Matthew Vincent Shepherd, MB BS, Emergency Registrar; Christopher Ernest Trethewy, MB BS, FACEM, Critical Care Physician; John Kennedy, MB BS, FACEM, MPHTM, Critical Care Physician, Director Tamworth Hospital Retrieval Service; Lin Davis, RN, Trauma Clinical Nurse Consultant.
Helicopter use in rural trauma
Article first published online: 1 JAN 2009
© 2008 The Authors. Journal compilation © 2008 Australasian College for Emergency Medicine and Australasian Society for Emergency Medicine
Emergency Medicine Australasia
Volume 20, Issue 6, pages 494–499, December 2008
How to Cite
Shepherd, M. V., Trethewy, C. E., Kennedy, J. and Davis, L. (2008), Helicopter use in rural trauma. Emergency Medicine Australasia, 20: 494–499. doi: 10.1111/j.1742-6723.2008.01135.x
- Issue published online: 1 JAN 2009
- Article first published online: 1 JAN 2009
- Accepted 25 August 2008
Objective: To profile a helicopter emergency medical service in rural Australia. To assess patient injury severities and outcomes. To compare missions involving ambulance officers with physicians. To determine any time advantage of the aircraft over ground transfer.
Methods: Intention-to-treat analysis using retrospective case note review of all helicopter emergency medical service trauma patients from January 2004 to November 2006. Global positioning system mapping technology was used to compare one-way road transfer times with two-way helicopter retrieval.
Results: Two hundred and twenty-two missions were identified from the helicopter log. Forty missions were aborted in flight. Of 182 patients transported, 11 records were incomplete, leaving 171 for analysis. Fifty (29%) patients transported had an Injury Severity Score (ISS) > 15; the average ISS was 12.30 (standard error of the mean 0.82). The average calculated distance flown was 160.4 nautical miles (standard error of the mean 5.29; range 28–360 nautical miles). There was no significant difference in ISS between ambulance officers and physician groups (t = −1.17, P = 0.25, 95% CI −7.37–1.91). There was no difference in the incidence of severe injury (ISS > 15, P = 0.39) or mortality (P = 0.33) when the groups were compared. Air transport was significantly faster beyond 100 km, with a mean difference of 48 min (P = 0.00).

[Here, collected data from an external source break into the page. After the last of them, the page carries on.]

==> inputs of trial 42 <==
==> flow/design.v (excerpt) <==
module FFT(
    input                   clk,
    input                   rst_n,
    input                   valid_i,
    input signed [10:0]      x_r,
    output                  finish,
    output signed [16:0]    answer
);
    wire [0:3] valid_o_bus;
    wire [13:0] data_r_bus_1, data_i_bus_1;
    wire [14:0] data_r_bus_2, data_i_bus_2;
    wire [15:0] data_r_bus_3, data_i_bus_3;
    wire [16:0] data_r_bus_4, data_i_bus_4;
    wire [16:0] X_r, X_i;
    wire         done;
    STAGE1 stg1(
        .clk(clk),
        .rst_n(rst_n),
        .valid_i(valid_i),
        .data_in_r(x_r),
        .data_in_i(11'd0),
        .valid_o(valid_o_bus[0]),
        .data_out_r(data_r_bus_1),
        .data_out_i(data_i_bus_1)
    );
    STAGE2 stg2(
        .clk(clk),
        .rst_n(rst_n),
        .valid_i(valid_o_bus[0]),
        .data_in_r(data_r_bus_1),
        .data_in_i(data_i_bus_1),
        .valid_o(valid_o_bus[1]),
        .data_out_r(data_r_bus_2),
        .data_out_i(data_i_bus_2)
    );
    STAGE3 stg3(
        .clk(clk),
        .rst_n(rst_n),
        .valid_i(valid_o_bus[1]),
        .data_in_r(data_r_bus_2),
        .data_in_i(data_i_bus_2),
        .valid_o(valid_o_bus[2]),
        .data_out_r(data_r_bus_3),
        .data_out_i(data_i_bus_3)
    );
    STAGE4 stg4(
        .clk(clk),
        .rst_n(rst_n),
        .valid_i(valid_o_bus[2]),
        .data_in_r(data_r_bus_3),
        .data_in_i(data_i_bus_3),
        .valid_o(valid_o_bus[3]),
        .data_out_r(data_r_bus_4),
        .data_out_i(data_i_bus_4)
    );
    STAGE5 stg5(
        .clk(clk),
        .rst_n(rst_n),
        .valid_i(valid_o_bus[3]),
        .data_in_r(data_r_bus_4),
        .data_in_i(data_i_bus_4),
        .valid_o(done),
        .data_out_r(X_r),
        .data_out_i(X_i)
    );
    SORTING sort(
        .clk(clk),
        .rst_n(rst_n),
        .start_sorting(done),
        .out_r(X_r),
        .out_i(X_i),
        .answer(answer),
        .seq(finish)
);
endmodule
make LEC_CHECK=0 ABC_AREA=1 CAP_MARGIN=0 CELL_PAD_IN_SITES_GLOBAL_PLACEMENT=2 CORE_MARGIN=2 CORE_UTILIZATION=42 CTS_CLUSTER_DIAMETER=110 GPL_ROUTABILITY_DRIVEN=0 GPL_TIMING_DRIVEN=0 MIN_ROUTING_LAYER=met2 PLACE_DENSITY_LB_ADDON=0.03 SETUP_SLACK_MARGIN=0.11 SLEW_MARGIN=40 finish   # period 5.0 ns
run.sh (not shown) runs the stock make flow with config.mk's settings and CLKGATE_MAP_FILE=.
==> trial 67 (differences from trial 42) <==
Settings changed: ABC_AREA 1 to not set, CAP_MARGIN 0 to 20, CELL_PAD_IN_SITES_GLOBAL_PLACEMENT 2 to not set, CORE_UTILIZATION 42 to 40, CTS_CLUSTER_DIAMETER 110 to 97, GPL_ROUTABILITY_DRIVEN 0 to not set, GPL_TIMING_DRIVEN 0 to not set, MAX_ROUTING_LAYER set to met4, MIN_ROUTING_LAYER met2 to not set, PLACE_DENSITY_LB_ADDON 0.03 to not set, SETUP_SLACK_MARGIN 0.11 to not set, SLEW_MARGIN 40 to 5.
==> flow/constraint.sdc (replaced) <==
create_clock -name core_clock -period 10.0 [get_ports {clk}]
set_input_delay 2.0000 -clock core_clock [delete_from_list [all_inputs] [get_ports {clk}]]
set_output_delay 2.0000 -clock core_clock [all_outputs]
set_load 0.01 [all_outputs]
==> build 26 (differences from trial 42) <==
Settings changed: CAP_MARGIN 0 to 25, CELL_PAD_IN_SITES_GLOBAL_PLACEMENT 2 to not set, CORE_ASPECT_RATIO set to 0.62, CORE_MARGIN 2 to 5, CORE_UTILIZATION 42 to 70, CTS_CLUSTER_DIAMETER 110 to 59, CTS_CLUSTER_SIZE set to 39, GPL_TIMING_DRIVEN 0 to 1, MAX_ROUTING_LAYER set to met5, PLACE_DENSITY_LB_ADDON 0.03 to not set, SETUP_SLACK_MARGIN 0.11 to -0.21, SLEW_MARGIN 40 to 30.
==> flow/constraint.sdc (replaced) <==
create_clock -name core_clock -period 10.0 [get_ports {clk}]
set_input_delay 2.0000 -clock core_clock [delete_from_list [all_inputs] [get_ports {clk}]]
set_output_delay 2.0000 -clock core_clock [all_outputs]
set_load 0.01 [all_outputs]
==> results.cfg <==
; yosys + openroad results
[status]
status = stopped before the end
flow.stopped_at = global routing (5_1_grt)
error_line = [ERROR GRT-0116] Global routing finished with congestion. Check the congestion regions in the DRC Viewer.

[yosys]
synth.area.top_cells = dfrtp_1, fa_1, nand2_1
yosys_cells = 15340
xor_share_pct = 0.8138
top_area_share_pct = 41.65
most_common_cell = nand2_1
synthAdderAreaFrac_pct = 22.04

[global_routing]
groute.layer.met2.usage_pct = 66.48

[clock_tree]
cts_max_path_buffers = 4

[placed_design]
preCtsSetupSlack_ns = -2.423
dp_hpwl_microns = 441900

[floorplan]
core_sq_mm = 0.3269
The numbers above come from trial 42.
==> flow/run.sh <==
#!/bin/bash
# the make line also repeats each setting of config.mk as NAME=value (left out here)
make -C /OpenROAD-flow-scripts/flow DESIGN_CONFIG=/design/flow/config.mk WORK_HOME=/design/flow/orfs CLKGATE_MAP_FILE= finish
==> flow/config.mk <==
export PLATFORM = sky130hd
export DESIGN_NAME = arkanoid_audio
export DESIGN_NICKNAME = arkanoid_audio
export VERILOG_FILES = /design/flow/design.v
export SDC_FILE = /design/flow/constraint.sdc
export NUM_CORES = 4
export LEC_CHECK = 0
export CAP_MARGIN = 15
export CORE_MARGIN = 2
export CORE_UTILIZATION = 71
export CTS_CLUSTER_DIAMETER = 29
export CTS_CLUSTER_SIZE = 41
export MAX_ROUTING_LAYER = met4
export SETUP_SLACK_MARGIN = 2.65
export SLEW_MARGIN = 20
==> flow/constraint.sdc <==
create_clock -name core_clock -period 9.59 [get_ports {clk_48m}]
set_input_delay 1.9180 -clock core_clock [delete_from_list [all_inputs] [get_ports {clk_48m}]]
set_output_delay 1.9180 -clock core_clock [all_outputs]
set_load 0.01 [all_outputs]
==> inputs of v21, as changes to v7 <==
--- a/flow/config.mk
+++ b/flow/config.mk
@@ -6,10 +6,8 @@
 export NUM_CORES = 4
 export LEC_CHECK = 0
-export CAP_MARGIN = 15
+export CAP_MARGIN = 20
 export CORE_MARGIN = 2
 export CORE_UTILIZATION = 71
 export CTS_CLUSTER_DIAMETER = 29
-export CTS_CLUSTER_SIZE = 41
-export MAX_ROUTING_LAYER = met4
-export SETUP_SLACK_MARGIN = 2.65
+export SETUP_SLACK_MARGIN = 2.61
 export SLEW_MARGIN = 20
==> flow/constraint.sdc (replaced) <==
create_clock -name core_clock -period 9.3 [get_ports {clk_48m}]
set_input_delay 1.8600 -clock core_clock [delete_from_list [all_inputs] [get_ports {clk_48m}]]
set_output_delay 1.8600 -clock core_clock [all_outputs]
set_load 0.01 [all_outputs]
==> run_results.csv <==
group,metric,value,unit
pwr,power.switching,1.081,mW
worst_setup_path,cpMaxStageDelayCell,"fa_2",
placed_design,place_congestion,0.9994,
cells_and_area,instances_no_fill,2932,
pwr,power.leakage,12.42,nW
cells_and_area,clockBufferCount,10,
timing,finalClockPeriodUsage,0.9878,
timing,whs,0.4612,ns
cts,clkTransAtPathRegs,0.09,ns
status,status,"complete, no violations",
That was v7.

Conclusion: We could not identify a significant survival benefit attributable to the addition of a doctor, although numbers for this comparison were small. Predicting missions where flight physicians might provide benefit remain imprecise and should be a priority area for prospective evaluation. We have demonstrated that in the absence of special circumstances, a helicopter response within 100 km from base does not improve time to definitive care.